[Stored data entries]

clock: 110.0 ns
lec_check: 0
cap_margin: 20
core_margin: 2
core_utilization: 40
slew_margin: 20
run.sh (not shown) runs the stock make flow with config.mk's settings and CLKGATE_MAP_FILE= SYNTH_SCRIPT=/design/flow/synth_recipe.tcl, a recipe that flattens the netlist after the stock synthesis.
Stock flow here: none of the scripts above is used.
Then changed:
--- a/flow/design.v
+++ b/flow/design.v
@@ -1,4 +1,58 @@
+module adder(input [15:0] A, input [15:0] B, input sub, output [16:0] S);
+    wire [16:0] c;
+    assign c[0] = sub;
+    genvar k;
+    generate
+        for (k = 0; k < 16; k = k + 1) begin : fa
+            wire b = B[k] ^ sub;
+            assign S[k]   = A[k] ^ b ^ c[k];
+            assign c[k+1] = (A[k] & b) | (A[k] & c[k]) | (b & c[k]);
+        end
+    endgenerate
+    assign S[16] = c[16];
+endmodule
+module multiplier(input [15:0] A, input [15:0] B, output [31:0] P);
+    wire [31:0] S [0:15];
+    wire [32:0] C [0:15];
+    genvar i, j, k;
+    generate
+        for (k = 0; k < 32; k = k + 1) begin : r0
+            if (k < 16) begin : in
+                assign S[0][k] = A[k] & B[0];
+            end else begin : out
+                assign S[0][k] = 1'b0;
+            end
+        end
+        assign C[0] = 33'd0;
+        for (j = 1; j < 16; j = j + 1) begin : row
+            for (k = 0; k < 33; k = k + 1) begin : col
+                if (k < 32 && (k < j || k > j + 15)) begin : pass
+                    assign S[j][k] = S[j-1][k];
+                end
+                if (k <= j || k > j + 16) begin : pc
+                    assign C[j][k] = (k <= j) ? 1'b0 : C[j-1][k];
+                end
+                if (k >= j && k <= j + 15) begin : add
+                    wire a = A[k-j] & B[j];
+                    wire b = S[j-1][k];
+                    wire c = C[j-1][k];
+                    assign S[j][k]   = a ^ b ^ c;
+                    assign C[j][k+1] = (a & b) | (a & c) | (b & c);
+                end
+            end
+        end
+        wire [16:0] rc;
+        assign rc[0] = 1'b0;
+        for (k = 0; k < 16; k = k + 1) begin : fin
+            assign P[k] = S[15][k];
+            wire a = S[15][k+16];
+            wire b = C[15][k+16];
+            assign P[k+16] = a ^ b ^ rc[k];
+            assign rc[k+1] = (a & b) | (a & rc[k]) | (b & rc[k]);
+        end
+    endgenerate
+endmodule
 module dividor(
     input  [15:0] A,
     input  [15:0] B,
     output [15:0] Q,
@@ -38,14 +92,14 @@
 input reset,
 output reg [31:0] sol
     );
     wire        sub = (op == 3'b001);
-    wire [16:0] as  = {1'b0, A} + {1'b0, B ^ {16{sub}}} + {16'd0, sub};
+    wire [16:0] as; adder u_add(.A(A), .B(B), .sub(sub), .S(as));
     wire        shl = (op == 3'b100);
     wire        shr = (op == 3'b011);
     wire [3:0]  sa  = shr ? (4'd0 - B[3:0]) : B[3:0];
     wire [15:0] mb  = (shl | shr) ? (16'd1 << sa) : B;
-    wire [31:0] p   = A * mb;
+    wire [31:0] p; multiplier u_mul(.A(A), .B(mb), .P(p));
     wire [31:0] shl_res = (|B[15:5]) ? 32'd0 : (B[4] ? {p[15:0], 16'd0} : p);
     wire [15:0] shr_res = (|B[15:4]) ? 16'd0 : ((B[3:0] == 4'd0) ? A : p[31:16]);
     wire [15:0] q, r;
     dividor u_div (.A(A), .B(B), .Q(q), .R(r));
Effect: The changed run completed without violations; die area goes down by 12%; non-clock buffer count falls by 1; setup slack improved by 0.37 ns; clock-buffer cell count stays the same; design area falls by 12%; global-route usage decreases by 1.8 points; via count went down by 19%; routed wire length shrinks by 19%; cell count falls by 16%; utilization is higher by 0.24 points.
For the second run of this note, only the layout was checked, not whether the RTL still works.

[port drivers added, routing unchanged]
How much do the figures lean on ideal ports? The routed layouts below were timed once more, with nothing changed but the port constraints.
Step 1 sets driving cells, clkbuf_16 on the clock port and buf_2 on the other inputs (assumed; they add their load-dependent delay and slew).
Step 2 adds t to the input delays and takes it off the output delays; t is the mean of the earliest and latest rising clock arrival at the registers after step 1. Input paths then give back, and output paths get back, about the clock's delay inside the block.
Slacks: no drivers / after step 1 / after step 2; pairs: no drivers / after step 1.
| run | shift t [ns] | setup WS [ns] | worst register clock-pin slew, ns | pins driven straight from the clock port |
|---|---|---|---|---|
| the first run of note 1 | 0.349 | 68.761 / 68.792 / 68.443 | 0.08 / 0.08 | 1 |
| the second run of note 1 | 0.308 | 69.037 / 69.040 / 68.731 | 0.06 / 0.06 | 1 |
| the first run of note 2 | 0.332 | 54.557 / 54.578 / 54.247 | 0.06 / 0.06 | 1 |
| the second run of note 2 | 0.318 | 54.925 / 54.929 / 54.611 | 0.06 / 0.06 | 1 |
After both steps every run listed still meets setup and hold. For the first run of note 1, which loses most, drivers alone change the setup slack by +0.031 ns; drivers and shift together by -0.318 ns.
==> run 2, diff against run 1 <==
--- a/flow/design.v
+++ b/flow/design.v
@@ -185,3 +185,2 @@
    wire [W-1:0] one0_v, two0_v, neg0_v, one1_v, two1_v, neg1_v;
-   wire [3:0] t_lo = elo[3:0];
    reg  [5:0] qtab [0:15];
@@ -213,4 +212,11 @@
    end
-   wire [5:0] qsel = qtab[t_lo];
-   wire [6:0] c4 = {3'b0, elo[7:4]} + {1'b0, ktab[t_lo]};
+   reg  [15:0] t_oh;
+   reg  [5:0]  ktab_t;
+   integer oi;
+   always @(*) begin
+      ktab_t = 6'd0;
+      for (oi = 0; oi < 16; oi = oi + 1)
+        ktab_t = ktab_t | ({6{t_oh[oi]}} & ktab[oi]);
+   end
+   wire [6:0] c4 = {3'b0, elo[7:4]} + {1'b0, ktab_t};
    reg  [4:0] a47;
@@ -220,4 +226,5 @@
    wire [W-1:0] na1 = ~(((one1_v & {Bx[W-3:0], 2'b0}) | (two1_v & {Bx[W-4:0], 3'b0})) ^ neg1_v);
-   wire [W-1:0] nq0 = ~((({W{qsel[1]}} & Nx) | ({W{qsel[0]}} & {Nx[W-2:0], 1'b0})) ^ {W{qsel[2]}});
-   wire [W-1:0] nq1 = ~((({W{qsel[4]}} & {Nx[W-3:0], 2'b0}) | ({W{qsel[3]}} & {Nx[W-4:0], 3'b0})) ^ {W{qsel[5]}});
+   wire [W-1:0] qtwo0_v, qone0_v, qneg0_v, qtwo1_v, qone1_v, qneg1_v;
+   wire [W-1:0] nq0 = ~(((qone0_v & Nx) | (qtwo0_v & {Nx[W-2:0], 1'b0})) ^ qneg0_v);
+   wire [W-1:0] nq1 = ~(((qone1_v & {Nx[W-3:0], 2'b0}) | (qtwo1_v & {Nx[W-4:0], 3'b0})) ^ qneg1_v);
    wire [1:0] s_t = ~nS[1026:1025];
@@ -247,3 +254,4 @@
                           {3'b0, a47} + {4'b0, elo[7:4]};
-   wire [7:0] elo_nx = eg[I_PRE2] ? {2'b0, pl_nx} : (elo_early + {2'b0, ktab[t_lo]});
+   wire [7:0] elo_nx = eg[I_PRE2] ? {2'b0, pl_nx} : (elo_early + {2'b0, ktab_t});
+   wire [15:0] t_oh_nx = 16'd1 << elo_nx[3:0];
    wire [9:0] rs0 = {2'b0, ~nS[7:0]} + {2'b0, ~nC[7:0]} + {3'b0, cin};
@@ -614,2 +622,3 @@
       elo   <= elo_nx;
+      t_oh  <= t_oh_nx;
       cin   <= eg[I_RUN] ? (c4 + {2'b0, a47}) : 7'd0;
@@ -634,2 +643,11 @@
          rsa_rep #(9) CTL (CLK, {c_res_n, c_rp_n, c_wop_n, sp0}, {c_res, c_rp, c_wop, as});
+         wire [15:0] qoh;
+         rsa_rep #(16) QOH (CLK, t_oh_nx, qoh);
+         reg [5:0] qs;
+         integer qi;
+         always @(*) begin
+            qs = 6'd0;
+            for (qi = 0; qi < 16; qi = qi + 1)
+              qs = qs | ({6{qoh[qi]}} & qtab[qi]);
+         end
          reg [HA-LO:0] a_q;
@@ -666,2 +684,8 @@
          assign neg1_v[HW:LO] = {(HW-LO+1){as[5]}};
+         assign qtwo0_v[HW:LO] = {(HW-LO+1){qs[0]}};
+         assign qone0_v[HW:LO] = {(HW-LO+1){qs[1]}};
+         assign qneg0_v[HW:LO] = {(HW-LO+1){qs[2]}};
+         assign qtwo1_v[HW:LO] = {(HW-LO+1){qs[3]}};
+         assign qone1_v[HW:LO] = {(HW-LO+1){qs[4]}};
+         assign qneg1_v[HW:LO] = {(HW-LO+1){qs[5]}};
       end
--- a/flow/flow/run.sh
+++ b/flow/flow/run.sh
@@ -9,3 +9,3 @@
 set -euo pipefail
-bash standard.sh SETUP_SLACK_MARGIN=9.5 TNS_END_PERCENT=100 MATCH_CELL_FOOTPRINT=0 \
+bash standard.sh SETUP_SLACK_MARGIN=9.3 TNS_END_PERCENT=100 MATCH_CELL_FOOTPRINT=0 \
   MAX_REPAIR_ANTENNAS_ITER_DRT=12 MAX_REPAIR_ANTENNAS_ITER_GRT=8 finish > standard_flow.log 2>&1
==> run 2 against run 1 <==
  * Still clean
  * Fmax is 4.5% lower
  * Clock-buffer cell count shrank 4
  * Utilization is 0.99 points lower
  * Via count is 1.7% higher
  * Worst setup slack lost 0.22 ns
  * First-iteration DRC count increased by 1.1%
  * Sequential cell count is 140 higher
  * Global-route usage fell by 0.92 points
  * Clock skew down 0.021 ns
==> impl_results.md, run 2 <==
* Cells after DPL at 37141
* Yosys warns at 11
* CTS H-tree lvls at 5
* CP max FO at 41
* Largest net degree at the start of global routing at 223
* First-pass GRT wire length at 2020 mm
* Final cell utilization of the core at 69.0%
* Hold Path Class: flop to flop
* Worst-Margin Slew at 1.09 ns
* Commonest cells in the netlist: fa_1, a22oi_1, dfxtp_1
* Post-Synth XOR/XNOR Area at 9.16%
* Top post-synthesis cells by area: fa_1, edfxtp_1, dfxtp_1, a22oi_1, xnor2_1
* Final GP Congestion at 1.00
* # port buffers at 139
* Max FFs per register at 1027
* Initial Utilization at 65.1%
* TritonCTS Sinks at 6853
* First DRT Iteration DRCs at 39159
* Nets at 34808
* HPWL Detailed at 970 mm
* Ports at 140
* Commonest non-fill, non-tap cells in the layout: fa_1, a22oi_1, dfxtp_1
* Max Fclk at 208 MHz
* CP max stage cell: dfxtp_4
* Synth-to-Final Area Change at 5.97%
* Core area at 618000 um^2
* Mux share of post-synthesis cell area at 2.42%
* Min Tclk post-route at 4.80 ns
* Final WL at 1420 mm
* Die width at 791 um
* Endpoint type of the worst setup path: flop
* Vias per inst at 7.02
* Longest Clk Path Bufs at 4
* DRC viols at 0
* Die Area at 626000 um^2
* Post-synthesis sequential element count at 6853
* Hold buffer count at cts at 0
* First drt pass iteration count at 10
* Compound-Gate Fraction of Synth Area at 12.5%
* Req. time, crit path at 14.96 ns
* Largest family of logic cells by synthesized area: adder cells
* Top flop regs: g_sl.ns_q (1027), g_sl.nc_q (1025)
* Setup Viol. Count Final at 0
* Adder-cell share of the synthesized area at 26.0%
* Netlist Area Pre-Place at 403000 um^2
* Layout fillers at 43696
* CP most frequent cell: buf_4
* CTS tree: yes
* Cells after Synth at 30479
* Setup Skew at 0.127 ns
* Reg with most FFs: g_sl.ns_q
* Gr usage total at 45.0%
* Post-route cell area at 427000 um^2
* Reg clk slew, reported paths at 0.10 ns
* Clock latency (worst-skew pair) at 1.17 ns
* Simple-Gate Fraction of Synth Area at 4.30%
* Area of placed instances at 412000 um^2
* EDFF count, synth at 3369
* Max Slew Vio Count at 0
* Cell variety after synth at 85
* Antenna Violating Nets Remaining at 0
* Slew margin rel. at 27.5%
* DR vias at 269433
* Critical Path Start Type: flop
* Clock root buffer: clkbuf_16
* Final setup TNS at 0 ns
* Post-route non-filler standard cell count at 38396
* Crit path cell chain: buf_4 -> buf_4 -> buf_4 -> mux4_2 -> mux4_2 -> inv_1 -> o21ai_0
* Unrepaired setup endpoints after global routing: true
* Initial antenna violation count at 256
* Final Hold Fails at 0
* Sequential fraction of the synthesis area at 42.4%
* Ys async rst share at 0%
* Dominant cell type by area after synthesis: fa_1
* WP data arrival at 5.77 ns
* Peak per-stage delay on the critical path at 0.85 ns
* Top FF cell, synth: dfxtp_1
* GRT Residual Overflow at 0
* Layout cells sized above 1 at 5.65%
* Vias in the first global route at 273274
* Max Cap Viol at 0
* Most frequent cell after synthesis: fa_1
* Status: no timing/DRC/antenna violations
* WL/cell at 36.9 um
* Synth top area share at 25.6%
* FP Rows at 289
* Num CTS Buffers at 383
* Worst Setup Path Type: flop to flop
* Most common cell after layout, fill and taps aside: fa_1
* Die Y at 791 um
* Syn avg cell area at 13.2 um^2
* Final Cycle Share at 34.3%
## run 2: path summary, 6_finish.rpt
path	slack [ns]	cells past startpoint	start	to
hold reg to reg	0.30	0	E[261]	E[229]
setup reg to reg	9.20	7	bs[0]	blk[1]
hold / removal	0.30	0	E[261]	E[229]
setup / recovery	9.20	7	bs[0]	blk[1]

**Task:** Look back at the entries above and repeat, unchanged, every line from the line holding "Slacks: no drivers" through the line holding "qtwo1_v, qone1_v, qneg1_v;".

**Your solution:**
Slacks: no drivers / after step 1 / after step 2; pairs: no drivers / after step 1.
| run | shift t [ns] | setup WS [ns] | worst register clock-pin slew, ns | pins driven straight from the clock port |
|---|---|---|---|---|
| the first run of note 1 | 0.349 | 68.761 / 68.792 / 68.443 | 0.08 / 0.08 | 1 |
| the second run of note 1 | 0.308 | 69.037 / 69.040 / 68.731 | 0.06 / 0.06 | 1 |
| the first run of note 2 | 0.332 | 54.557 / 54.578 / 54.247 | 0.06 / 0.06 | 1 |
| the second run of note 2 | 0.318 | 54.925 / 54.929 / 54.611 | 0.06 / 0.06 | 1 |
After both steps every run listed still meets setup and hold. For the first run of note 1, which loses most, drivers alone change the setup slack by +0.031 ns; drivers and shift together by -0.318 ns.
==> run 2, diff against run 1 <==
--- a/flow/design.v
+++ b/flow/design.v
@@ -185,3 +185,2 @@
    wire [W-1:0] one0_v, two0_v, neg0_v, one1_v, two1_v, neg1_v;
-   wire [3:0] t_lo = elo[3:0];
    reg  [5:0] qtab [0:15];
@@ -213,4 +212,11 @@
    end
-   wire [5:0] qsel = qtab[t_lo];
-   wire [6:0] c4 = {3'b0, elo[7:4]} + {1'b0, ktab[t_lo]};
+   reg  [15:0] t_oh;
+   reg  [5:0]  ktab_t;
+   integer oi;
+   always @(*) begin
+      ktab_t = 6'd0;
+      for (oi = 0; oi < 16; oi = oi + 1)
+        ktab_t = ktab_t | ({6{t_oh[oi]}} & ktab[oi]);
+   end
+   wire [6:0] c4 = {3'b0, elo[7:4]} + {1'b0, ktab_t};
    reg  [4:0] a47;
@@ -220,4 +226,5 @@
    wire [W-1:0] na1 = ~(((one1_v & {Bx[W-3:0], 2'b0}) | (two1_v & {Bx[W-4:0], 3'b0})) ^ neg1_v);
-   wire [W-1:0] nq0 = ~((({W{qsel[1]}} & Nx) | ({W{qsel[0]}} & {Nx[W-2:0], 1'b0})) ^ {W{qsel[2]}});
-   wire [W-1:0] nq1 = ~((({W{qsel[4]}} & {Nx[W-3:0], 2'b0}) | ({W{qsel[3]}} & {Nx[W-4:0], 3'b0})) ^ {W{qsel[5]}});
+   wire [W-1:0] qtwo0_v, qone0_v, qneg0_v, qtwo1_v, qone1_v, qneg1_v;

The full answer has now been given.